I'm renovating a 25 YO kitchen. Basically starting from scratch. What are some of your must haves? what is worth the splurge, and what could be skipped? For example, what about the narrow roll out spice racks? Worth the money, or is the money better spent elsewhere? What have you spent money on then after living it for awhile figured you could have lived without OR so glad you spent the money and added it?

Comments (48)

  • jad2design
    11 months ago

    I ended up with a pull out spice rack in a space that wouldn’t fit much else. Mine is useless for that - can’t read the labels, but nice for storing extra sponges and dish towels. Im with the rest of the commentators - don’t go for a lot of special fittings for now. Almost anything you could order today can be added after-market if you decide you have to have an appliance elevator, for instance.

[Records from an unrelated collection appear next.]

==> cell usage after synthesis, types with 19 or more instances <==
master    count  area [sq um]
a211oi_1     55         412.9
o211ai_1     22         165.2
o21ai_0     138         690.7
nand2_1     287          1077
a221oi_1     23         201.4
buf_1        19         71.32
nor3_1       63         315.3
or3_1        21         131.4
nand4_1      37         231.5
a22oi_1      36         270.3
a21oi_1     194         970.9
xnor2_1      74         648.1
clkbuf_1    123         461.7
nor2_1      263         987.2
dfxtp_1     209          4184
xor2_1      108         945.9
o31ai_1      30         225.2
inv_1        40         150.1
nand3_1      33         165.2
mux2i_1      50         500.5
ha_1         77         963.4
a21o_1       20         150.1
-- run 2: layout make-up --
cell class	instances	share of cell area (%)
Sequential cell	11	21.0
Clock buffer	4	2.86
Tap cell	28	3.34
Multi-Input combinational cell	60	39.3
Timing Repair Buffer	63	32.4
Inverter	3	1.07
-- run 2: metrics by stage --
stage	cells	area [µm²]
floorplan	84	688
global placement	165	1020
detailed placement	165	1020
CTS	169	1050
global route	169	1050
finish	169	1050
`src/rtl/note_sequencer_pkg.sv`:
```
// Shared definitions for the note sequencer: song word layout, special codes
// and FSM state encodings.
package note_sequencer_pkg;

  localparam int unsigned DATA_WIDTH = 8;
  localparam int unsigned NOTE_W     = 5;
  localparam int unsigned DUR_W      = 3;

  localparam int unsigned NOTE_MSB = 7;
  localparam int unsigned NOTE_LSB = 3;
  localparam int unsigned DUR_MSB  = 2;
  localparam int unsigned DUR_LSB  = 0;

  localparam logic [NOTE_W-1:0] REST_CODE = 5'd0;
  localparam logic [NOTE_W-1:0] END_CODE  = 5'd31;

  typedef enum logic [2:0] {
    ST_IDLE,
    ST_REWIND,
    ST_FETCH,
    ST_WAIT,
    ST_PLAY,
    ST_GAP,
    ST_FINISH
  } state_e;

endpackage

```
`src/rtl/note_sequencer_beat_timer.sv`:
```
// Loadable down-counter with a registered zero flag; saturates at zero.
module beat_timer #(
  parameter int unsigned W = 8
) (
  input  logic         clk,
  input  logic         rst_n,
  input  logic         load,
  input  logic         dec,
  input  logic [W-1:0] load_val,
  output logic         zero
);

  logic [W-1:0] count;

  always_ff @(posedge clk or negedge rst_n) begin
    if (!rst_n) begin
      count <= '0;
      zero  <= 1'b1;
    end else if (load) begin
      count <= load_val;
      zero  <= (load_val == '0);
    end else if (dec && !zero) begin
      count <= count - W'(1);
      zero  <= (count == W'(1));
    end
  end

endmodule

```
`src/rtl/note_sequencer.sv`:
```
// Song playback sequencer: fetches words from memory, plays each note for its
// programmed length minus an articulation gap, and stops on END, stop or timeout.
module note_sequencer
  import note_sequencer_pkg::*;
#(
  parameter int unsigned TICKS_PER_BEAT = 12_500_000,
  parameter int unsigned GAP_TICKS      = 1_250_000,
  parameter int unsigned FETCH_TIMEOUT  = 255
) (
  input  logic                  clk,
  input  logic                  rst_n,
  input  logic                  start,
  input  logic                  stop,
  input  logic [DATA_WIDTH-1:0] mem_data,
  input  logic                  mem_ready,
  output logic                  mem_read_en,
  output logic                  mem_read_rst,
  output logic [NOTE_W-1:0]     note_out,
  output logic                  note_valid,
  output logic                  busy,
  output logic                  done,
  output logic                  err
);

  localparam int unsigned CNT_W  = $clog2(8 * TICKS_PER_BEAT);
  localparam int unsigned TO_W   = $clog2(FETCH_TIMEOUT + 1);
  localparam int unsigned TW     = (CNT_W > TO_W) ? CNT_W : TO_W;
  localparam int unsigned PROD_W = CNT_W + 1;

  state_e            state;
  logic [NOTE_W-1:0] code;
  logic [DUR_W-1:0]  dur;
  logic [PROD_W-1:0] note_len;
  logic [PROD_W-1:0] sound_m1;
  logic              t_load;
  logic              t_dec;
  logic [TW-1:0]     t_val;
  logic              t_zero;

  assign code = mem_data[NOTE_MSB:NOTE_LSB];
  assign dur  = mem_data[DUR_MSB:DUR_LSB];

  // Sounding length minus one; one extra bit keeps (dur+1)*TICKS_PER_BEAT exact.
  assign note_len = (PROD_W'(dur) + PROD_W'(1)) * PROD_W'(TICKS_PER_BEAT);
  assign sound_m1 = note_len - PROD_W'(GAP_TICKS) - PROD_W'(1);

  // One timer serves the fetch timeout, the sounding time and the gap.
  always_comb begin
    t_load = 1'b0;
    t_dec  = 1'b0;
    t_val  = '0;
    case (state)
      ST_FETCH: begin
        t_load = 1'b1;
        t_val  = TW'(FETCH_TIMEOUT - 1);
      end
      ST_WAIT: begin
        if (mem_ready) begin
          t_load = 1'b1;
          t_val  = TW'(sound_m1);
        end else begin
          t_dec = 1'b1;
        end
      end
      ST_PLAY: begin
        if (t_zero) begin
          t_load = 1'b1;
          t_val  = TW'(GAP_TICKS - 1);
        end else begin
          t_dec = 1'b1;
        end
      end
      ST_GAP:  t_dec = 1'b1;
      default: ;
    endcase
  end

  beat_timer #(
    .W(TW)
  ) u_beat_timer (
    .clk      (clk),
    .rst_n    (rst_n),
    .load     (t_load),
    .dec      (t_dec),
    .load_val (t_val),
    .zero     (t_zero)
  );

  always_ff @(posedge clk or negedge rst_n) begin
    if (!rst_n) begin
      state        <= ST_IDLE;
      mem_read_en  <= 1'b0;
      mem_read_rst <= 1'b0;
      note_out     <= '0;
      note_valid   <= 1'b0;
      busy         <= 1'b0;
      done         <= 1'b0;
      err          <= 1'b0;
    end else begin
      mem_read_en  <= 1'b0;
      mem_read_rst <= 1'b0;
      done         <= 1'b0;
      // stop overrides everything, including a simultaneous start; err is kept.
      if (stop) begin
        state      <= ST_IDLE;
        note_out   <= '0;
        note_valid <= 1'b0;
        busy       <= 1'b0;
      end else begin
        case (state)
          ST_IDLE: begin
            if (start) begin
              state        <= ST_REWIND;
              mem_read_rst <= 1'b1;
              busy         <= 1'b1;
              err          <= 1'b0;
            end
          end
          ST_REWIND: begin
            state       <= ST_FETCH;
            mem_read_en <= 1'b1;
          end
          ST_FETCH: state <= ST_WAIT;
          ST_WAIT: begin
            if (mem_ready) begin
              if (code == END_CODE) begin
                state <= ST_FINISH;
                done  <= 1'b1;
              end else begin
                state      <= ST_PLAY;
                note_out   <= code;
                note_valid <= (code != REST_CODE);
              end
            end else if (t_zero) begin
              state <= ST_IDLE;
              busy  <= 1'b0;
              err   <= 1'b1;
            end
          end
          ST_PLAY: begin
            if (t_zero) begin
              state      <= ST_GAP;
              note_out   <= '0;
              note_valid <= 1'b0;
            end
          end
          ST_GAP: begin
            if (t_zero) begin
              state       <= ST_FETCH;
              mem_read_en <= 1'b1;
            end
          end
          ST_FINISH: begin
            state <= ST_IDLE;
            busy  <= 1'b0;
          end
          default: begin
            state      <= ST_IDLE;
            note_out   <= '0;
            note_valid <= 1'b0;
            busy       <= 1'b0;
          end
        endcase
      end
    end
  end

endmodule

```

Heavy, good quality glides and (I was surprised to find) soft close doors are a joy every day. BTW, think about what kind of cook you are. I’m the kind that realizes a need for a third bowl or spatula when my hands are already coated in dough. Handles I can hook a pinkie around, or wide shallow pullouts where I can lift out a vessel without smearing everything else - these are the things that make me happy. I think drawers are nice if they are wide and shallow. I think roll out trays are also wonderful. I see no harm in planning for both. I’m going to try to attach a picture of a kitchen drawer with bamboo boxes added afterwards. I found doing that far easier, cheaper and more flexible than trying to figure out spoon placement in advance :). And maybe a pix of a roll out tray for baking equipment.



  • boernegal
    11 months ago

    One thing I didn’t think of because I wasn’t aware they existed is a n in-cabinet lift stand for my KitchenAid mixer. It lives in a lower cabinet and I can handle lifting it out, but the lift would’ve been a great addition. I’d need to rearrange my storage to add one now.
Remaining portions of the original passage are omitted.